My daughter recently turned five and I registered her into two private Christian schools in the area when she was two.

So now that admission assessments are being carried out, I have been praying for God’s will on which school He wants her to go to. I have laid it in His hands, because even though both are Christian, does not necessarily mean He wills her to go to a particular one. Especially the one I have my heart set on, as my church is based there. I have not been hearing too many good things about the one I really want her to go to, for various reasons, but I can’t take advice from man, and I have asked the Lord to make the decision for me.

However, I frankly told Him that I was a little concerned how I was going to know what His decision is. Both are excellent schools, so how would I know? If I get a peace about one school, I was worried it was just my favouritism toward that school and not from God. So I asked Him something outrageous – that He should deny Jordan’s entrance to the school if that was not the school He wanted her to go to.

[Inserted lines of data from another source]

[src/rtl/exc_pkg.sv]
package exc_pkg;
  localparam int STAT_W   = 6;
  localparam int ILVL_W   = 4;
  localparam int EXCM_BIT = 4;
  localparam int UM_BIT   = 5;
  localparam int MIN_LVL  = 2;
  localparam int MAX_LVL  = 6;
  localparam int NLVL     = MAX_LVL - MIN_LVL + 1;

  typedef enum logic [2:0] {
    VEC_NONE   = 3'd0,
    VEC_USER   = 3'd1,
    VEC_KERNEL = 3'd2,
    VEC_DOUBLE = 3'd3,
    VEC_DEBUG  = 3'd4
  } vec_e;
endpackage

[src/rtl/exc_arbiter.sv]
module exc_arbiter
  import exc_pkg::*;
#(
  parameter int DBG_LEVEL = 3
) (
  input  logic [STAT_W-1:0] stat_i,
  input  logic              exc_req_i,
  input  logic              dbg_req_i,
  output logic              take_gen_o,
  output logic              take_dbg_o,
  output vec_e              vec_o
);
  logic dbg_open;

  // debug accepted only below its own level
  assign dbg_open   = stat_i[ILVL_W-1:0] < ILVL_W'(DBG_LEVEL);
  assign take_dbg_o = dbg_req_i && dbg_open;
  assign take_gen_o = exc_req_i && !take_dbg_o;

  always_comb begin
    vec_o = VEC_NONE;
    if (take_dbg_o)                vec_o = VEC_DEBUG;
    else if (take_gen_o) begin
      if (stat_i[EXCM_BIT])        vec_o = VEC_DOUBLE;
      else if (stat_i[UM_BIT])     vec_o = VEC_USER;
      else                         vec_o = VEC_KERNEL;
    end
  end
endmodule

[src/rtl/exc_gen_regs.sv]
module exc_gen_regs #(
  parameter int XLEN       = 32,
  parameter int CAUSE_W    = 6,
  parameter bit HAS_DBL_PC = 1'b1
) (
  input  logic               clk,
  input  logic               rst,
  input  logic               take_i,
  input  logic               in_exc_i,
  input  logic [CAUSE_W-1:0] cause_i,
  input  logic [XLEN-1:0]    pc_i,
  input  logic               addr_vld_i,
  input  logic [XLEN-1:0]    vaddr_i,
  output logic [XLEN-1:0]    ret_pc1_o,
  output logic [XLEN-1:0]    dbl_pc_o,
  output logic [CAUSE_W-1:0] cause_o,
  output logic [XLEN-1:0]    vaddr_o
);
  always_ff @(posedge clk) begin
    if (rst) begin
      cause_o <= '0;
      vaddr_o <= '0;
    end else if (take_i) begin
      cause_o <= cause_i;
      if (addr_vld_i) vaddr_o <= vaddr_i;
    end
  end

  generate
    if (HAS_DBL_PC) begin : g_dbl
      always_ff @(posedge clk) begin
        if (rst) begin
          ret_pc1_o <= '0;
          dbl_pc_o  <= '0;
        end else if (take_i) begin
          if (in_exc_i) dbl_pc_o  <= pc_i;
          else          ret_pc1_o <= pc_i;
        end
      end

      // nested fault leaves the first-level PC alone
      a_r3_pc1_kept : assert property (@(posedge clk) disable iff (rst)
        (take_i && in_exc_i) |=> $stable(ret_pc1_o));
    end else begin : g_single
      always_ff @(posedge clk) begin
        if (rst)         ret_pc1_o <= '0;
        else if (take_i) ret_pc1_o <= pc_i;
      end
      assign dbl_pc_o = '0;
    end
  endgenerate

  // address only captured when flagged
  a_r5_addr_hold : assert property (@(posedge clk) disable iff (rst)
    !(take_i && addr_vld_i) |=> $stable(vaddr_o));
endmodule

After the assessment I got an email from the school saying they cannot accept her yet because they feel she needs to go to a Speech Therapist! I laughed! Of all things! This is a child who is extremely shy (which I think prompted their ‘finding’) yet uses words like ‘fascinating’ and ‘impossible’ and articulates extremely well for her age. I took her to a speech therapist just in case. I don’t want to be a biased parent. Turns out she scored within a seven year old range and I asked the therapist to email the report to the school.

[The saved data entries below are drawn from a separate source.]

[config.mk]
export PLATFORM = sky130hd
export DESIGN_NAME = vzb_branch_unit
export DESIGN_NICKNAME = d
export VERILOG_FILES = /design/src/rtl/vzb_pkg.sv /design/src/rtl/vzb_decode.sv /design/src/rtl/vzb_zero_tree.sv /design/src/rtl/vzb_target.sv /design/src/rtl/vzb_branch_unit.sv
export SDC_FILE = /design/constraint.sdc
export NUM_CORES = 1
export LEC_CHECK = 0
export BUFFER_PORTS_ARGS = -buffer_cell sky130_fd_sc_hd__buf_4
export CAP_MARGIN = 25
export CELL_PAD_IN_SITES_DETAIL_PLACEMENT = 1
export CELL_PAD_IN_SITES_GLOBAL_PLACEMENT = 1
export CORE_MARGIN = 2
export CORE_UTILIZATION = 31
export DETAILED_ROUTE_END_ITERATION = 12
export PLACE_DENSITY = 0.82
export SLEW_MARGIN = 25
export SYNTH_ARGS = -nofsm -noshare
export SYNTH_HDL_FRONTEND = slang
export SYNTH_SLANG_ARGS = --single-unit
[constraint.sdc]
create_clock -name clk_i -period 1.28 [get_ports clk_i]
set_input_delay 0 -clock clk_i [delete_from_list [all_inputs] [get_ports clk_i]]
set_output_delay 0 -clock clk_i [all_outputs]
set_load 0.02 [all_outputs]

So I said to the Lord, “Lord, if that was Your doing, she’s passed the test, so now what?”
The school emailed me a week later saying she will only be accepted into the school if she goes for speech therapy! Hah- after
those scores, they’ve STILL made her acceptance conditional! My heart was so set on this school, but I no longer have a peace about it.
Well I asked for it- for her application to be rejected if it was not His will! It makes me wonder – if I never sought His will at all, I would have fought tooth and nail to get her into that particular school! Yet, here God shows up in the way He knows how – faithful.
I will continue to pray that His perfect will is done in this situation. I don’t need to know His reason, just His choice.
Blessed be the name of the Lord!

A man’s heart plans his way, but the Lord directs his steps. Proverbs 16:9

 

27 thoughts on “So, a funny thing happened on the way to admissions…

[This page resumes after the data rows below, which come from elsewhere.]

### src/rtl/sys_entry_pkg.sv
`timescale 1ns/1ps
package sys_entry_pkg;
  localparam int XLEN = 64;
  localparam int SEL_W = 16;
  localparam int ATTR_W = 11;
  localparam int BASE_W = 32;
  localparam int LIMIT_W = 20;

  localparam logic [3:0] ALT_EVENT_TYPE = 4'd7;
  localparam logic [7:0] ALT_VECTOR = 8'd1;
  localparam logic [SEL_W-1:0] RPL_CLEAR_MASK = 16'hFFFC;
  localparam logic [SEL_W-1:0] STACK_SEL_OFFSET = 16'd8;
  localparam logic [LIMIT_W-1:0] FLAT_LIMIT = 20'hFFFFF;
  localparam logic [BASE_W-1:0] FLAT_BASE = '0;

  typedef struct packed {
    logic gran;
    logic defSize;
    logic longSeg;
    logic present;
    logic [1:0] dpl;
    logic sysFlag;
    logic [3:0] segType;
  } segAttr_t;

  localparam segAttr_t CODE_ATTR = '{gran: 1'b1, defSize: 1'b0, longSeg: 1'b1,
                                     present: 1'b1, dpl: 2'd0, sysFlag: 1'b1,
                                     segType: 4'd11};
  localparam segAttr_t STACK_ATTR = '{gran: 1'b1, defSize: 1'b1, longSeg: 1'b0,
                                      present: 1'b1, dpl: 2'd0, sysFlag: 1'b1,
                                      segType: 4'd3};

  typedef struct packed {
    logic finish;
    logic raiseUd;
    logic raiseAlt;
    logic commitArch;
    logic saveShadow;
    logic zeroShadow;
    logic armTracker;
  } entryStrobes_t;
endpackage

### src/rtl/sys_entry_ctrl.sv
`timescale 1ns/1ps
module sys_entry_ctrl
  import sys_entry_pkg::*;
(
  input  logic reqValid,
  input  logic longActive,
  input  logic csLongBit,
  input  logic sysEnable,
  input  logic altDelivery,
  input  logic lockPrefix,
  input  logic shadowEnCaller,
  input  logic shadowEnKernel,
  input  logic branchTrackEn,
  output entryStrobes_t strobes
);
  logic modeBad;
  logic legacyBad;
  logic goAlt;
  logic goLegacy;

  // Ordered checks: 64-bit mode first, then path choice, then legacy-only checks.
  always_comb begin
    modeBad   = !longActive || !csLongBit;
    goAlt     = !modeBad && altDelivery;
    legacyBad = !sysEnable || lockPrefix;
    goLegacy  = !modeBad && !altDelivery && !legacyBad;

    strobes            = '0;
    strobes.finish     = reqValid;
    strobes.raiseUd    = reqValid && (modeBad || (!altDelivery && legacyBad));
    strobes.raiseAlt   = reqValid && goAlt;
    strobes.commitArch = reqValid && goLegacy;
    strobes.saveShadow = reqValid && goLegacy && shadowEnCaller;
    strobes.zeroShadow = reqValid && goLegacy && shadowEnKernel;
    strobes.armTracker = reqValid && goLegacy && branchTrackEn;
  end
endmodule

### src/rtl/sys_entry_dp.sv
`timescale 1ns/1ps
module sys_entry_dp
  import sys_entry_pkg::*;
#(
  parameter int ADDR_W = 48
) (
  input  logic clk,
  input  logic rstN,
  input  entryStrobes_t strobes,
  input  logic [XLEN-1:0] curIp,
  input  logic [3:0] instLen,
  input  logic [XLEN-1:0] curFlags,
  input  logic [XLEN-1:0] targetReg,
  input  logic [SEL_W-1:0] selField,
  input  logic [XLEN-1:0] flagMask,
  input  logic [XLEN-1:0] shadowPtr,
  input  logic curTrackerWait,
  input  logic curSuppress,
  output logic done,
  output logic faultUd,
  output logic altReq,
  output logic [3:0] altEventType,
  output logic [7:0] altVector,
  output logic [3:0] altLen,
  output logic [XLEN-1:0] newIp,
  output logic [XLEN-1:0] retAddr,
  output logic [XLEN-1:0] savedFlags,
  output logic [XLEN-1:0] newFlags,
  output logic [SEL_W-1:0] csSel,
  output logic [SEL_W-1:0] ssSel,
  output logic [BASE_W-1:0] csBase,
  output logic [LIMIT_W-1:0] csLimit,
  output logic [ATTR_W-1:0] csAttr,
  output logic [BASE_W-1:0] ssBase,
  output logic [LIMIT_W-1:0] ssLimit,
  output logic [ATTR_W-1:0] ssAttr,
  output logic [1:0] cplOut,
  output logic [XLEN-1:0] pl3SspSave,
  output logic [XLEN-1:0] sspOut,
  output logic trackerWait,
  output logic trackerSuppress
);
  localparam int SIGN_BIT = ADDR_W - 1;
  localparam logic [1:0] RESET_CPL = 2'd3;

  logic [XLEN-1:0] adjustedSsp;
  logic [XLEN-1:0] nextRet;
  logic [XLEN-1:0] nextFlags;
  logic [SEL_W-1:0] nextCsSel;
  logic [SEL_W-1:0] nextSsSel;

  // Sign adjustment: bits at or above the address width copy the top address bit.
  for (genvar bitIdx = 0; bitIdx < XLEN; bitIdx++) begin : g_adjust
    if (bitIdx < SIGN_BIT) begin : g_keep
      assign adjustedSsp[bitIdx] = shadowPtr[bitIdx];
    end else begin : g_extend
      assign adjustedSsp[bitIdx] = shadowPtr[SIGN_BIT];
    end
  end

  always_comb begin
    nextRet   = curIp + {{(XLEN-4){1'b0}}, instLen};
    nextFlags = curFlags & ~flagMask;
    nextCsSel = selField & RPL_CLEAR_MASK;
    nextSsSel = selField + STACK_SEL_OFFSET;
  end

  // Result pulse and delivery request fields.
  always_ff @(posedge clk) begin
    if (!rstN) begin
      done         <= 1'b0;
      faultUd      <= 1'b0;
      altReq       <= 1'b0;
      altEventType <= '0;
      altVector    <= '0;
      altLen       <= '0;
    end else begin
      done    <= strobes.finish;
      faultUd <= strobes.raiseUd;
      altReq  <= strobes.raiseAlt;
      if (strobes.raiseAlt) begin
        altEventType <= ALT_EVENT_TYPE;
        altVector    <= ALT_VECTOR;
        altLen       <= instLen;
      end else begin
        altEventType <= '0;
        altVector    <= '0;
        altLen       <= '0;
      end
    end
  end

  // Architectural state loaded only on a committed legacy entry.
  always_ff @(posedge clk) begin
    if (!rstN) begin
      newIp      <= '0;
      retAddr    <= '0;
      savedFlags <= '0;
      newFlags   <= '0;
      csSel      <= '0;
      ssSel      <= '0;
      csBase     <= '0;
      csLimit    <= '0;
      csAttr     <= '0;
      ssBase     <= '0;
      ssLimit    <= '0;
      ssAttr     <= '0;
      cplOut     <= RESET_CPL;
    end else if (strobes.commitArch) begin
      newIp      <= targetReg;
      retAddr    <= nextRet;
      savedFlags <= curFlags;
      newFlags   <= nextFlags;
      csSel      <= nextCsSel;
      ssSel      <= nextSsSel;
      csBase     <= FLAT_BASE;
      csLimit    <= FLAT_LIMIT;
      csAttr     <= CODE_ATTR;
      ssBase     <= FLAT_BASE;
      ssLimit    <= FLAT_LIMIT;
      ssAttr     <= STACK_ATTR;
      cplOut     <= 2'd0;
    end
  end

  // Shadow-stack and branch-tracking state.
  always_ff @(posedge clk) begin
    if (!rstN) begin
      pl3SspSave      <= '0;
      sspOut          <= '0;
      trackerWait     <= 1'b0;
      trackerSuppress <= 1'b0;
    end else if (strobes.commitArch) begin
      if (strobes.saveShadow) pl3SspSave <= adjustedSsp;
      sspOut <= strobes.zeroShadow ? '0 : shadowPtr;
      if (strobes.armTracker) begin
        trackerWait     <= 1'b1;
        trackerSuppress <= 1'b0;
      end else begin
        trackerWait     <= curTrackerWait;
        trackerSuppress <= curSuppress;
      end
    end
  end
endmodule

### src/rtl/sys_entry_unit.sv
`timescale 1ns/1ps
module sys_entry_unit
  import sys_entry_pkg::*;
#(
  parameter int ADDR_W = 48
) (
  input  logic clk,
  input  logic rstN,
  input  logic reqValid,
  input  logic [63:0] curIp,
  input  logic [3:0] instLen,
  input  logic [63:0] curFlags,
  input  logic longActive,
  input  logic csLongBit,
  input  logic sysEnable,
  input  logic altDelivery,
  input  logic lockPrefix,
  input  logic [63:0] targetReg,
  input  logic [15:0] selField,
  input  logic [63:0] flagMask,
  input  logic [63:0] shadowPtr,
  input  logic shadowEnCaller,
  input  logic shadowEnKernel,
  input  logic branchTrackEn,
  input  logic curTrackerWait,
  input  logic curSuppress,
  output logic done,
  output logic faultUd,
  output logic altReq,
  output logic [3:0] altEventType,
  output logic [7:0] altVector,
  output logic [3:0] altLen,
  output logic [63:0] newIp,
  output logic [63:0] retAddr,
  output logic [63:0] savedFlags,
  output logic [63:0] newFlags,
  output logic [15:0] csSel,
  output logic [15:0] ssSel,
  output logic [31:0] csBase,
  output logic [19:0] csLimit,
  output logic [10:0] csAttr,
  output logic [31:0] ssBase,
  output logic [19:0] ssLimit,
  output logic [10:0] ssAttr,
  output logic [1:0] cplOut,
  output logic [63:0] pl3SspSave,
  output logic [63:0] sspOut,
  output logic trackerWait,
  output logic trackerSuppress
);
  entryStrobes_t strobes;

  sys_entry_ctrl u_ctrl (
    .reqValid       (reqValid),
    .longActive     (longActive),
    .csLongBit      (csLongBit),
    .sysEnable      (sysEnable),
    .altDelivery    (altDelivery),
    .lockPrefix     (lockPrefix),
    .shadowEnCaller (shadowEnCaller),
    .shadowEnKernel (shadowEnKernel),
    .branchTrackEn  (branchTrackEn),
    .strobes        (strobes)
  );

  sys_entry_dp #(.ADDR_W(ADDR_W)) u_dp (
    .clk             (clk),
    .rstN            (rstN),
    .strobes         (strobes),
    .curIp           (curIp),
    .instLen         (instLen),
    .curFlags        (curFlags),
    .targetReg       (targetReg),
    .selField        (selField),
    .flagMask        (flagMask),
    .shadowPtr       (shadowPtr),
    .curTrackerWait  (curTrackerWait),
    .curSuppress     (curSuppress),
    .done            (done),
    .faultUd         (faultUd),
    .altReq          (altReq),
    .altEventType    (altEventType),
    .altVector       (altVector),
    .altLen          (altLen),
    .newIp           (newIp),
    .retAddr         (retAddr),
    .savedFlags      (savedFlags),
    .newFlags        (newFlags),
    .csSel           (csSel),
    .ssSel           (ssSel),
    .csBase          (csBase),
    .csLimit         (csLimit),
    .csAttr          (csAttr),
    .ssBase          (ssBase),
    .ssLimit         (ssLimit),
    .ssAttr          (ssAttr),
    .cplOut          (cplOut),
    .pl3SspSave      (pl3SspSave),
    .sspOut          (sspOut),
    .trackerWait     (trackerWait),
    .trackerSuppress (trackerSuppress)
  );
endmodule

### config.mk
export PLATFORM = sky130hd
export DESIGN_NAME = sys_entry_unit
export DESIGN_NICKNAME = d
export VERILOG_FILES = /design/src/rtl/sys_entry_pkg.sv /design/src/rtl/sys_entry_ctrl.sv /design/src/rtl/sys_entry_dp.sv /design/src/rtl/sys_entry_unit.sv
export SDC_FILE = /design/constraint.sdc
export NUM_CORES = 1
export LEC_CHECK = 0
export ABC_CLOCK_PERIOD_IN_PS = 4700
export CAP_MARGIN = 25
export CELL_PAD_IN_SITES_DETAIL_PLACEMENT = 2
export CELL_PAD_IN_SITES_GLOBAL_PLACEMENT = 2
export CORE_AREA = 2 2 355 357
export CTS_CLUSTER_SIZE = 8
export DETAILED_ROUTE_END_ITERATION = 16
export DIE_AREA = 0 0 357 359
export PLACE_DENSITY = 0.65
export SYNTH_ARGS = -nofsm -noshare
export SYNTH_HDL_FRONTEND = slang
export SYNTH_SLANG_ARGS = --single-unit
### constraint.sdc
create_clock -name clk -period 4.7 [get_ports clk]
set_input_delay 1.41 -clock clk [delete_from_list [all_inputs] [get_ports clk]]
set_output_delay 1.41 -clock clk [all_outputs]
set_load 0.02 [all_outputs]
# Word level (Yosys, flattened, before mapping)
# Index checks and enable logic that the tools add are counted.
word_totals:
  input_bits: 353
  word_cells: 50
  output_inout_bits: 565
  regBits: 424
op_classes:
  bitwise: 2
  add_sub_neg: 2
  mux: 5
  n_reduce_logical: 21
op_table:
  columns: ["cell", "count"]
  rows:
  - ["64-bit by 4-bit adder with 64-bit output", 1]
  - ["64-bit AND", 1]
  - ["64-bit 2-to-1 mux", 1]
  - ["64-bit inverter", 1]
  - ["16-bit by 4-bit adder with 16-bit output, second input constant", 1]
  - ["1-bit logical AND", 10]
  - ["1-bit logical NOT", 6]
  - ["2-bit AND reduction", 2]
  - ["1-bit logical OR", 3]
  - ["1-bit 2-to-1 mux", 3]
  - ["3-bit 2-to-1 mux", 1]

# Longest topological paths before layout
depth:
  depth_word: 8
  ltp_mapped: 8

# Modules after synthesis
# Synthesis repeated with hierarchy kept, for this count alone.
hier_totals:
  cells_unflattened: 2059
  hier_area_um2: 17302.8
modules_own_cells:
  columns: ["mod", "seq_area_each_um2", "cells_per_inst", "instances", "area_each_um2"]
  rows:
  - ["sys_entry_dp", 8167.8, 2045, 1, 17212.8]
  - ["sys_entry_ctrl", 0.0, 14, 1, 90.1]

# Worst setup path before layout
# No wires, ideal clock.
synth_timing:
  path_kind: "input to register"
  from: "input port curIp[3]"
  to: "register u_dp.retAddr[39]"
  arrival_time_ns: 2.870
  path_slack_ns: 1.698
  t_required_ns: 4.568
  path_stages: 8
  setup_time_ns: 0.132
  cell_sequence: "ha_1 nand2_1 o21ai_2 nand4_4 buf_6 nor3_1 xnor2_1 a21oi_1"
synth_between:
  elab_chain_cells: 1
synth_rtl:
  columns: ["item", "line", "text"]
  rows:
  - ["start, declared", "sys_entry_unit.sv:10", "input logic [63:0] curIp,"]
  - ["64-bit by 4-bit adder with 64-bit output", "sys_entry_dp.sv:62", "nextRet = curIp + {{(XLEN-4){1'b0}}, instLen};"]
  - ["end signal, assigned", "sys_entry_dp.sv:111", "retAddr <= nextRet;"]
  - ["end, declared", "sys_entry_dp.sv:26", "output logic [XLEN-1:0] retAddr,"]
# No other way between the ends.
# A chain may end at the register's enable or synchronous reset.

# Worst setup path after layout
layout_timing:
  from: "input port curIp[8]"
  to: "register u_dp.retAddr[40]"
# Same word-level chain as after synthesis.

==> out/results.tsv <==
metric	value	unit
synth_xor_area_share	3.73	%
netlist_area	16900	um2
antenna_found_initial	18	
drive_gt1_share	4.00	%
cts.sinks	408	
antenna_left	0	
multi_input_area	7320	um2
period_needed	3.75	ns
crit_type	input port to flop	
first_pass_iters	4	
grtUsageTotal	14.1	%
fp.coreArea	125000	um2
std_cell_rows	130	
cp-end-kind	flop	
finalPower	8280	uW
ir_drop	0.254	mV
dp_hpwl	73.2	mm
place_area	26300	um2
r2r_start	u_dp.pl3SspSave[47]	
hold_viol_final	0	
yosys.area_share.simple	23.4	%
r2r_end	u_dp.pl3SspSave[47]	
ys_types	38	
path_clk_slew	0.05	ns
synthToLayoutAreaGrowth	65.2	%
hold_depth	2	
clock_latency	0.64	ns
num_vias	17300	
gp_congestion	0.804	
synthArstFlopShare	0	%
die_area	128000	um2
synthFlopType	dfxtp_1	
ys_seq_area_share	48.3	%
wl_per_cell	21.1	um
cts_made_buffers	59	
r2r_cells	2	
wirelength	94.5	mm
io_buffer_count	834	
worst_slew_pin_slew	0.936	ns
synth_top_area_share	48.3	%
h-tree-depth	2	
drc	0	
leakagePower	0.00898	uW
cp.required	5.19	ns
synth_area_leader_cell	dfxtp_1	
netlist_instances	2089	
fin_tns_setup	0	ns
status	finished clean	
cts_tree	built	
grt_pass1_vias	18100	
clock-root-buffer	clkbuf_16	
synth_edf_count	0	
setup_violations	0	
dr.first_iter.drc_count	615	
stdcell_area	28000	um2
grtUsageMet2	24.8	%
synth_fa_ha_area_share	0.488	%
hold_path.class	flop to flop	
maxSlewViolCount	0	
drv_cap	0	
start_kind	input port	
via_per_inst	3.87	
worstHoldStart	u_dp.savedFlags[62]	
gr-max-usage-layer	met2	
worstHoldEndpoint	u_dp.savedFlags[62]	
die_h	359	um
fin_skew	0	ns
fin_util	22.4	%
synth_seq_cells	408	
yosys_warnings	0	
cts_resized	0	
placed_cells	4395	
reg2reg_slack	3.73	ns
cts_max_path_buffers	3	
avgSynthCellArea	8.10	um2
grt_pass1_wl	132	mm
synth_compound_area_share	13.8	%
fin_crit_sh	79.9	%
grt_max_degree	127	
fillCellCount	14400	
fmax	0.266	GHz
slew_headroom	37.6	%
die_w	357	um
final_cell_count_no_fill	4475	
use_met1	15.2	%
path_max_fanout	7	
register_area	8170	um2
cts.hold.buffers_added	0	
grt.overflow.total	0	
post_cts_buffers	0	
initial_core_util	13.6	%
worstPathArrival	4.24	ns
p_per_area	296	nW/um2
synth_area_leaders	dfxtp_1 (48%), nand2_1 (12%), a21oi_1 (11%)	
grt_setup_unrepaired	false	
gr-usage-met3	5.69	%
synth_top_family_by_area	simple AND/OR/NAND/NOR gates	
synth_mux_area_share	0	%
io_pins	918	
final_nets	3165	
-- routing by layer --
metal	vias to the layer above	share of wire (%)
met5	-	0.13
met4	18	3.2
met3	137	9.2
met2	610	49
met1	8420	38
li1	8142	-
-- registers in the layout (all words and copies together) (netlist names), 13 cells and up --
| register | cells |
|---|---|
| u_dp.sspOut | 64 |
| u_dp.savedFlags | 64 |
| u_dp.newFlags | 64 |
| u_dp.pl3SspSave | 48 |
| u_dp.retAddr | 64 |
| u_dp.csSel | 13 |
| u_dp.newIp | 64 |
| u_dp.ssSel | 16 |
-- synthesized netlist by cell type (12+ instances only) --
library cell / count
nand3_1: 28
buf_4: 157
o21ai_0: 51
nor3_1: 19
clkbuf_1: 132
nand4_1: 17
nor2_1: 47
dfxtp_1: 408
nand3b_1: 129
a21oi_1: 379
and3_1: 12
xor2_1: 23
a211oi_1: 21
xnor2_1: 49
nand2_1: 550
-- power by group --
| group | total, uW | leakage, uW | internal, uW | switching, uW |
|---|---|---|---|---|
| combinational | 801 | 0.00490 | 392 | 410 |
| sequential | 3500 | 0.00329 | 3490 | 14.4 |
| clock | 3980 | 0.000783 | 2290 | 1690 |
| total | 8280 | 0.00898 | 6170 | 2110 |
-- layout make-up --
| class | count | area share (%) |
|---|---|---|
| timing repair buffer | 870 | 31.2 |
| sequential | 408 | 29.2 |
| multi-input combinational | 1457 | 26.2 |
| tap | 1650 | 7.38 |
| clock buffer | 71 | 5.44 |
| clock inverter | 6 | 0.340 |
| inverter | 10 | 0.161 |
| antenna | 3 | 0.0269 |
-- worst max-delay path, stage by stage --
cell,delay (ns)
clkdlybuf4s50_1,0.57
nand4_1,0.35
nor4_4,0.65
nand4_1,0.59
nor3_1,0.41
xnor2_1,0.16
a21oi_1,0.09
-- through the flow --
stage / hold slack (ns) / worst slack (ns)
2_1_floorplan: 0.530 / 1.70
3_3_place_gp: 0.437 / 0.377
3_5_place_dp: 0.448 / 0.301
4_1_cts: 0.455 / 1.04
5_1_grt: 0.469 / 0.830
6_report: 0.452 / 0.946
-- logic make-up after synthesis --
family          count (synthesis)
fa+ha+maj                       6
xor+xnor                       72
other cells                     1
simple gates                  843
compound gates                453
flops                         408
buf+inv                       306
-- cells in the final DEF, fill, tap and decap left out, types with 9 or more instances in the layout --
| master | synthesis | routed |
|---|---|---|
| buf_4 | 157 | 26 |
| xor2_1 | 23 | 23 |
| conb_1 | 1 | 83 |
| a21oi_1 | 379 | 379 |
| nor2_1 | 47 | 47 |
| nor4_1 | 9 | 9 |
| nand3_1 | 28 | 28 |
| buf_12 | 0 | 10 |
| clkbuf_1 | 132 | 12 |
| nand2_1 | 550 | 549 |
| dfxtp_1 | 408 | 408 |
| and2_1 | 10 | 9 |
| nand3b_1 | 129 | 129 |
| nor3_1 | 19 | 19 |
| nand4_1 | 17 | 17 |
| o21ai_0 | 51 | 51 |
| and3_1 | 12 | 12 |
| xnor2_1 | 49 | 49 |
| clkbuf_16 | 0 | 59 |
| clkdlybuf4s50_1 | 0 | 832 |
| a211oi_1 | 21 | 21 |
| inv_1 | 9 | 9 |
-- how the worst max path moves through the flow --
stage               slack (ns)        from          endpoint  depth (start not counted)
CTS                       1.04  instLen[0]  u_dp.retAddr[40]                          9
finish                    0.95    curIp[8]  u_dp.retAddr[40]                          7
global route              0.83    curIp[8]  u_dp.retAddr[42]                          7
floorplan                 1.70    curIp[3]  u_dp.retAddr[39]                          8
global placement          0.38  instLen[0]  u_dp.retAddr[44]                          9
detailed placement        0.30  instLen[0]  u_dp.retAddr[40]                          9
Power figures use the tool's default switching activity.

      1. Prodigal Daughter

        It is and you just wanna praise Him and jump for joy. We believe but we are sort of in disbelief lol. I really hope you find the right school for your kid. Sometimes what doesn’t make sense makes perfect sense because that’s how prayers work out , right? Hugs to you.

  1. Sharon Natsarim

    Awesome story sister and I will keep you both in my prayers too:) I know what you mean…when I was trying to decide where to move to..I did not want to be in Chicago any longer but did not know where He wanted me to be. Though I kept thinking Indiana, its a big state so where in Indiana did He want me? Like you I was bewildered. Then I found a home I liked that was reasonably priced….but was it His will or mine? So I said to Him…if you want me in this house and in this town then send me a donkey…lol. I wanted it to be something obscure and not likely to happen. Let me tell you, I had donkey’s coming out of the wood work!!!…lol. In my email, in snail mail, on the route I took my walks on there were donkey yard ornaments….it was crazy…lol. But amazing and also so much fun! I was almost waiting to go outside and see one tethered for me there…lol.

    He is Faithful and True, the names on His thigh in Revelation!!! All praise, glory and honor to our King of king’s and Lord of lords, Jesus Christ! Yahushua Ha’ Mashiach!

    I bet you will end up loving the school He picked:) God bless, sister:)

    Reply
  2. journeyofjoy

    Oh’ my, I can SO relate on every level. This has always (still is the burden of our hearts) our daughters+God’s will on schools. So happy to hear you say “I can’t take advice from man”. AMEN! He is SO worth seeking… He will never lead us where His grace will not provide/cover us. Blessings to your and Jordan!